In 1994 Kalok went bankrupt and Pearce moved on to found JT Storage Inc, another hard disk drive manufacturer with Sirjang Lal Tandon and Tom Mitchel. JT Storage would continue engineering and development programs from the defunct Kalok Corporation.

== Hard drive models ==

=== KL-230 ===

| Model no. | Gen. | Released | Capacity | Cache | Speed | Interface | Feature set | Sector Size | Notes | Product Page |
|---|---|---|---|---|---|---|---|---|---|---|
| KL-230 | 1 | 2003 | 20 MB |  | 3600 RPM | MFM, ST412 | – | 512 bytes | – | Specifications |
| KL-320 |  |  | 21 MB |  |  | MFM, ST506 |  | 512 bytes |  |  |
| KL-330 |  |  | 33 MB |  | 3600 RPM | RLL, ST506 |  | 512 bytes |  |  |
| KL-332 |  | 1989 | 30 MB |  |  | ESDI |  | 512 bytes |  |  |
| KL-340 |  |  | 43 MB |  |  | MFM, ST506 |  | 512 bytes |  |  |
| KL-341 |  | 1989 | 40 MB | 8 KB | 3600 RPM | SCSI-1 |  | 512 bytes |  |  |
| KL-342 |  |  | 43 MB |  |  | RLL, ST506 |  | 512 bytes |  |  |
| KL-343 |  | 1989 | 40 MB |  |  | RLL, ST506 |  | 512 bytes |  |  |
| KL-360 |  |  | 66 MB |  |  | RLL, ST506 |  | 512 bytes |  |  |
| KL-381 |  |  | 85 MB |  |  | SCSI-1 |  | 512 bytes |  |  |
| KL-383 |  |  | 85 MB |  |  | RLL, ST506 |  | 512 bytes |  |  |
| KL-3100 |  | 1991 | 105 MB | 32 KB | 3662 RPM | Parallel ATA |  | 512 bytes |  |  |
| KL-3120 |  |  | 121 MB |  |  | Parallel ATA |  | 512 bytes |  |  |
| P5-125A |  |  | 126 MB |  |  | Parallel ATA |  | 512 bytes |  |  |
| P5-125S |  |  | 126 MB |  |  | SCSI-2 |  | 512 bytes |  |  |
| P5-250A |  |  | 252 MB |  |  | Parallel ATA |  | 512 bytes |  |  |
| P5-250S |  |  | 252 MB |  |  | SCSI-2 |  | 512 bytes |  |  |
| K-Stor 250 |  |  | 250 MB |  |  | Parallel ATA |  | 512 bytes |  |  |
| K-Stor 360 |  |  | 360 MB |  |  | Parallel ATA |  | 512 bytes |  |  |
| K-Stor 540 |  |  | 540 MB |  |  | Parallel ATA |  | 512 bytes |  |  |

==Services==
One of their last offerings was a 100 megabyte 3.5-inch disk drive using a stepper motor head actuator (rather than the servo-based voice coil operated actuators used on most drives of that density) and was very limited in both access speed and reliability. The drive was manufactured in India, and was commonly found in very inexpensive generic PCs.

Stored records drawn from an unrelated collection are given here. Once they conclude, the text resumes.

**src/rtl/cache_pkg.sv**
```systemverilog
// Shared definitions for the instruction-cache fill controller:
// fill FSM encoding, default block geometry and the word-index type.
package cache_pkg;

    localparam int BLOCK_WORDS_DEF = 8;
    localparam int WORD_IDX_W      = $clog2(BLOCK_WORDS_DEF);
    // byte offset within a block: word index plus the halfword byte bit
    localparam int OFFSET_BITS     = WORD_IDX_W + 1;

    typedef logic [WORD_IDX_W-1:0] word_idx_t;

    typedef enum logic [1:0] {
        ST_IDLE  = 2'd0,
        ST_FILL  = 2'd1,
        ST_DRAIN = 2'd2
    } fill_state_t;

endpackage

```
**src/rtl/fill_cnt.sv**
```systemverilog
// Loadable wrap counter: a word index that wraps modulo 2**IDX_W and a
// one-bit-wider count of increments since the last load.
module fill_cnt #(
    parameter int IDX_W = 3
) (
    input  logic             clk,
    input  logic             rst_n,
    input  logic             i_load,
    input  logic [IDX_W-1:0] i_load_val,
    input  logic             i_inc,
    output logic [IDX_W-1:0] o_idx,
    output logic [IDX_W:0]   o_cnt
);

    logic [IDX_W-1:0] r_idx;
    logic [IDX_W:0]   r_cnt;

    // load restarts the index at the start word and clears the count
    always_ff @(posedge clk or negedge rst_n) begin
        if (!rst_n) begin
            r_idx <= '0;
            r_cnt <= '0;
        end else if (i_load) begin
            r_idx <= i_load_val;
            r_cnt <= '0;
        end else if (i_inc) begin
            r_idx <= r_idx + 1'b1;
            r_cnt <= r_cnt + 1'b1;
        end
    end

    assign o_idx = r_idx;
    assign o_cnt = r_cnt;

endmodule

```
**src/rtl/icache_fill_ctrl.sv**
```systemverilog
// Instruction-cache block fill controller. On a miss it issues one read per
// word of the block on consecutive cycles, writes each in-order response
// into the data array and writes the tag with the last word.
// Optional build macro: ICACHE_CWF_EN (critical word first ordering).
//
// state    | meaning
// ST_IDLE  | no fill; waiting for a miss
// ST_FILL  | issuing requests, collecting responses
// ST_DRAIN | all requests issued, collecting remaining responses
import cache_pkg::*;

module icache_fill_ctrl #(
    parameter int BLOCK_WORDS = BLOCK_WORDS_DEF,
    parameter int ADDR_W      = 16
) (
    input  logic                           clk,
    input  logic                           rst_n,
    input  logic                           miss_detected,
    input  logic [ADDR_W-1:0]              miss_address,
    input  logic [15:0]                    memory_data,
    input  logic                           memory_data_valid,
    output logic                           fsm_busy,
    output logic                           memory_req,
    output logic [ADDR_W-1:0]              memory_address,
    output logic                           write_data_array,
    output logic [$clog2(BLOCK_WORDS)-1:0] fill_word,
    output logic [15:0]                    fill_data,
    output logic                           write_tag_array
);

    localparam int IDX_W = $clog2(BLOCK_WORDS);
    localparam int OFF_W = IDX_W + 1;
    localparam logic [IDX_W:0] LAST_CNT = (IDX_W + 1)'(BLOCK_WORDS - 1);

    fill_state_t             r_state;
    fill_state_t             w_state_nxt;
    logic [ADDR_W-1:OFF_W]   r_base;
    logic                    w_load;
    logic                    w_req_inc;
    logic                    w_rsp_inc;
    logic                    w_req;
    logic                    w_wr;
    logic                    w_tag;
    logic [IDX_W-1:0]        w_start_idx;
    logic [IDX_W-1:0]        w_req_idx;
    logic [IDX_W-1:0]        w_rsp_idx;
    logic [IDX_W:0]          w_req_cnt;
    logic [IDX_W:0]          w_rsp_cnt;
    logic                    w_unused_addr;

`ifdef ICACHE_CWF_EN
    assign w_start_idx = miss_address[OFF_W-1:1];
`else
    assign w_start_idx = '0;
`endif

    // byte-offset bits only feed the start index (or nothing at all)
    assign w_unused_addr = &{1'b0, miss_address[OFF_W-1:0]};

    fill_cnt #(.IDX_W(IDX_W)) u_req_cnt (
        .clk        (clk),
        .rst_n      (rst_n),
        .i_load     (w_load),
        .i_load_val (w_start_idx),
        .i_inc      (w_req_inc),
        .o_idx      (w_req_idx),
        .o_cnt      (w_req_cnt)
    );

    fill_cnt #(.IDX_W(IDX_W)) u_rsp_cnt (
        .clk        (clk),
        .rst_n      (rst_n),
        .i_load     (w_load),
        .i_load_val (w_start_idx),
        .i_inc      (w_rsp_inc),
        .o_idx      (w_rsp_idx),
        .o_cnt      (w_rsp_cnt)
    );

    // state register and block base captured when a miss is accepted
    always_ff @(posedge clk or negedge rst_n) begin
        if (!rst_n) begin
            r_state <= ST_IDLE;
            r_base  <= '0;
        end else begin
            r_state <= w_state_nxt;
            if (w_load) begin
                r_base <= miss_address[ADDR_W-1:OFF_W];
            end
        end
    end

    // next state and strobes; the final response ends the fill in either busy state
    always_comb begin
        w_state_nxt = r_state;
        w_load      = 1'b0;
        w_req       = 1'b0;
        w_req_inc   = 1'b0;
        w_rsp_inc   = 1'b0;
        w_wr        = 1'b0;
        w_tag       = 1'b0;
        case (r_state)
            ST_IDLE: begin
                if (miss_detected) begin
                    w_load      = 1'b1;
                    w_state_nxt = ST_FILL;
                end
            end
            ST_FILL: begin
                w_req     = 1'b1;
                w_req_inc = 1'b1;
                if (w_req_cnt == LAST_CNT) begin
                    w_state_nxt = ST_DRAIN;
                end
            end
            ST_DRAIN: begin
                w_state_nxt = ST_DRAIN;
            end
            default: begin
                w_state_nxt = ST_IDLE;
            end
        endcase
        if ((r_state == ST_FILL || r_state == ST_DRAIN) && memory_data_valid) begin
            w_wr      = 1'b1;
            w_rsp_inc = 1'b1;
            if (w_rsp_cnt == LAST_CNT) begin
                w_tag       = 1'b1;
                w_state_nxt = ST_IDLE;
            end
        end
    end

    assign fsm_busy         = (r_state == ST_FILL) || (r_state == ST_DRAIN);
    assign memory_req       = w_req;
    assign memory_address   = {r_base, w_req_idx, 1'b0};
    assign write_data_array = w_wr;
    assign fill_word        = w_rsp_idx;
    assign fill_data        = memory_data;
    assign write_tag_array  = w_tag;

endmodule

```
**config.mk**
```make
export PLATFORM = sky130hd
export DESIGN_NAME = icache_fill_ctrl
export DESIGN_NICKNAME = d
export VERILOG_FILES = /design/src/rtl/cache_pkg.sv /design/src/rtl/fill_cnt.sv /design/src/rtl/icache_fill_ctrl.sv
export SDC_FILE = /design/constraint.sdc
export NUM_CORES = 1
export LEC_CHECK = 0
export ABC_AREA = 1
export CAP_MARGIN = 20
export CORE_ASPECT_RATIO = 0.9
export CORE_MARGIN = 3
export CORE_UTILIZATION = 39
export DETAILED_ROUTE_END_ITERATION = 6
export GPL_TIMING_DRIVEN = 0
export PLACE_DENSITY = 0.78
export SYNTH_ARGS = -nofsm -noshare
export SYNTH_HDL_FRONTEND = slang
export SYNTH_SLANG_ARGS = --single-unit
```
**constraint.sdc**
```tcl
create_clock -name clk -period 3.3 [get_ports clk]
set_clock_uncertainty 0.05 [all_clocks]
set_input_delay 0.495 -clock clk [delete_from_list [all_inputs] [get_ports clk]]
set_output_delay 0.495 -clock clk [all_outputs]
set_load 0.02 [all_outputs]
```
==> results of run 1 <==
==> per-layer routing <==
metal	global-route usage (%)	part of all wire, %
met3	4.25	6.2
met2	22.7	49
met4	2.15	0.37
met1	18.2	45
met5	0	0
==> kinds of logic (layout without fill, tap and decap cells) <==
group                      after synthesis  in the layout  share of synthesized area, %
AOI/OAI and AO/OA                       15             15                          5.34
xor gates and xnor gates                 2              2                          1.21
adders and majority gates                8              8                          6.88
buffers and inverters                   33             90                          15.3
DFF                                     28             28                          48.2
other                                    1              1                         0.258
and+or+nand+nor                         83             83                          22.8
==> area by class of cell <==
cell class | instances | share of cell area [%]
Sequential cell | 28 | 33.2
Multi-Input combinational cell | 109 | 25.2
Buffer | 21 | 8.19
Timing Repair Buffer | 54 | 26.5
Tap cell | 44 | 2.61
Clock buffer | 3 | 1.96
Inverter | 12 | 2.37
==> cells in the mapped netlist (2+ instances only) <==
library cell,number
sky130_fd_sc_hd__buf_6,2
sky130_fd_sc_hd__nor2_1,20
sky130_fd_sc_hd__buf_4,18
sky130_fd_sc_hd__nand3_1,7
sky130_fd_sc_hd__dfrtp_1,28
sky130_fd_sc_hd__a21oi_1,7
sky130_fd_sc_hd__o21ai_0,7
sky130_fd_sc_hd__ha_1,8
sky130_fd_sc_hd__nand2_1,53
sky130_fd_sc_hd__inv_1,10
==> placed cells by master (no fill, tap or decap) <==
cell type	instances
sky130_fd_sc_hd__o21ai_0	7
sky130_fd_sc_hd__nor2_1	20
sky130_fd_sc_hd__buf_8	1
sky130_fd_sc_hd__inv_2	1
sky130_fd_sc_hd__ha_1	8
sky130_fd_sc_hd__conb_1	1
sky130_fd_sc_hd__nand2_1	53
sky130_fd_sc_hd__buf_6	2
sky130_fd_sc_hd__nand2_4	1
sky130_fd_sc_hd__nand3_1	7
sky130_fd_sc_hd__buf_4	18
sky130_fd_sc_hd__a21oi_1	7
sky130_fd_sc_hd__nand2_2	1
sky130_fd_sc_hd__buf_16	1
sky130_fd_sc_hd__o21bai_1	1
sky130_fd_sc_hd__xnor2_1	1
sky130_fd_sc_hd__clkdlybuf4s50_1	53
sky130_fd_sc_hd__nor3_1	1
sky130_fd_sc_hd__clkbuf_8	3
sky130_fd_sc_hd__inv_1	10
sky130_fd_sc_hd__inv_6	1
sky130_fd_sc_hd__dfrtp_1	28
sky130_fd_sc_hd__xor2_1	1
==> flip-flops by register name, summed over array words and instances (netlist names) <==
register         flops
u_rsp_cnt.o_idx      3
u_rsp_cnt.o_cnt      4
u_req_cnt.o_cnt      4
u_req_cnt.o_idx      3
r_base              12
r_state              2
==> tightest hold or removal path: stages, from the launching register on <==
cell	delay, ns
sky130_fd_sc_hd__dfrtp_1	0.35
sky130_fd_sc_hd__nand2_1	0.05
sky130_fd_sc_hd__nand2_1	0.06
==> metrics by stage <==
step | total power [mW] | area [um2] | instances
floorplan | 1.16 | 1450 | 170
finish | 1.72 | 2110 | 271
CTS | 1.75 | 2110 | 271
global route | 1.88 | 2110 | 271
global placement | 1.54 | 2040 | 267
detailed placement | 1.57 | 2070 | 268
==> power groups by stage <==
| stage | clock [mW] | combinational (mW) | sequential [mW] |
|---|---|---|---|
| floorplan | 0 | 0.450 | 0.714 |
| global placement | 0 | 0.938 | 0.598 |
| detailed placement | 0 | 0.964 | 0.602 |
| CTS | 0.186 | 0.965 | 0.598 |
| global route | 0.203 | 1.06 | 0.619 |
| finish | 0.178 | 0.949 | 0.597 |
==> path summary, 6_finish.rpt <==
kind	start	to	slack, ns	depth (start not counted)
max in group asynchronous	rst_n	r_base[10]	2.22	2
worst max-delay path	r_state[0]	write_tag_array	0.72	5
worst min register to register	r_base[9]	r_base[9]	0.43	2
worst max register to register	r_state[0]	r_state[0]	1.81	5
worst min-delay path	r_base[9]	r_base[9]	0.43	2
min in group asynchronous	rst_n	u_rsp_cnt.o_cnt[2]	0.51	1
==> summary.txt, run 1 <==
======================================================================================
Height of the die                                                              63.9 um
Timing-limited maximum frequency                                               388 MHz
Total length of routed wires                                                   3000 um
Post-synthesis area per instance                                              8.55 um2
Number of clock sinks                                                               28
First drt pass iteration count                                                       4
Tcrit/Tclk final                                                                 78.1%
Total setup buffers inserted after CTS                                               0
Nets in the synthesized netlist                                                    214
Number of distinct standard cells referenced by the synthesized netlist             20
Routed vias                                                                       1215
Post-route ant nets                                                                  0
HPWL Detailed                                                                  2390 um
Violation count after the first detailed-route iteration                            74
Average routed wire per standard cell                                          11.1 um
Fin Hold WS                                                                   0.433 ns
Number of enable flip-flop cells after synthesis                                     0
Status                                                                    finished clean
Sum of negative setup slack                                                       0 ns
Most area-consuming cells after synthesis                                 sky130_fd_sc_hd__dfrtp_1 48%, sky130_fd_sc_hd__nand2_1 14%, sky130_fd_sc_hd__buf_4 9.3%
Rows                                                                                20
Chip width                                                                     70.4 um
Placer Congestion                                                                0.693
Flops & latches, synth                                                              28
Resize count post-CTS                                                                0
Syn Inst Count                                                                     170
Quantity of hold-fixing buffers added after cts                                      0
Number of H-tree levels                                                              1
FILL cells                                                                         322
WP buf/inv                                                                           2
Portion of synthesized cell area occupied by the leading cell type               48.2%
Sum of overflow across all layers after global routing                               0
Top-level port count                                                                75
Clock transition at the registers of the reported paths                        0.09 ns
Pint                                                                           1.02 mW
Area added between synthesis and finish                                          45.0%
Clock root cell                                                           sky130_fd_sc_hd__clkbuf_8
Multi-input gate area in the final layout                                      531 um2
CP Class                                                                       reg2out
Layout cells sized above 1                                                       12.8%
Largest stage delay on the critical path                                       0.60 ns
Required time of the critical path                                             2.75 ns
Clock latency on the worst-skew pair                                           0.26 ns
Unrepaired setup endpoints after global routing                                  false
Post-synth top area cell                                                  sky130_fd_sc_hd__dfrtp_1
Final count of negative-setup-slack endpoints                                        0
Net load switching power                                                      0.708 mW
Flop pwr share                                                                   34.6%
Worst Setup End Kind                                                       output port
Data arrival time of the worst path                                            2.03 ns
Final critical delay including setup and external delays                       2.58 ns
Core box area                                                                 3480 um2
TritonCTS clock tree                                                              done
Largest net degree at the start of global routing                                   21
Post-synthesis cell area                                                      1450 um2
Crit path cell chain                                                      inv_1, ha_1, nand3_1, nor2_1, clkdlybuf4s50_1
Clock network power share                                                        10.3%
Startpoint class of the critical path                                         register
Highest fanout seen on the critical path                                             5
Share of total power in combinational logic                                      55.1%
Max-cap violations                                                                   0
Combined flip-flop and latch cell area                                         701 um2
Number of max-slew violations in the final report                                    0
IO buf count                                                                        53
Class of the worst hold path                                                   reg2reg
Primary FF master, synth                                                  sky130_fd_sc_hd__dfrtp_1
Cell type group with the largest total delay on the critical path         buffers and inverters
Maximum ir drop on the vdd rail                                             0.000489 V
Share of synthesized flip-flops with an asynchronous set or reset                 100%
Via-to-Cell Ratio                                                                 4.48
Number of nets in the final layout                                                 273
Switching part of the total                                                      41.1%
Starting density of the core                                                     41.8%
Total of warnings raised by yosys                                                    0
Cell type of the slowest stage on the worst timing path                   sky130_fd_sc_hd__clkdlybuf4s50_1
Number of buffers added by the clock tree synthesis step                             3
Final Hold Vio Count                                                                 0
Post-placement setup slack                                                    0.869 ns
Number of global-route vias before repair                                         1132
Drt drc                                                                              0
Count of antenna diodes in the layout                                                0
Final core utilization                                                           60.6%
GRT Overall Usage                                                                13.8%
Leakage                                                                        1.03 nW
PwrDens                                                                     818 nW/um2
First-pass GRT wire length                                                     5090 um
Actual slew at the worst max-slew pin                                         0.507 ns
Number of antenna violations at the first check in global routing                    0
Min setup slack post-route                                                    0.724 ns
Die Footprint                                                                 4500 um2
Maximum clock insertion buffer count                                                 2
Tightest slew margin relative to the limit                                       66.1%
Post-synthesis sequential area ratio                                             48.2%
======================================================================================
Power figures use the tool's default switching activity.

In the early 1990s, Kalok also designed hard disks for TEAC who used them as part of a removable hard disk drive system, which was also sold under the Kalok name. After Kalok failed in 1994, JT Storage (JTS) hired its founder as their chief technical officer, and licensed the patents involved from TEAC and Pont Peripherals.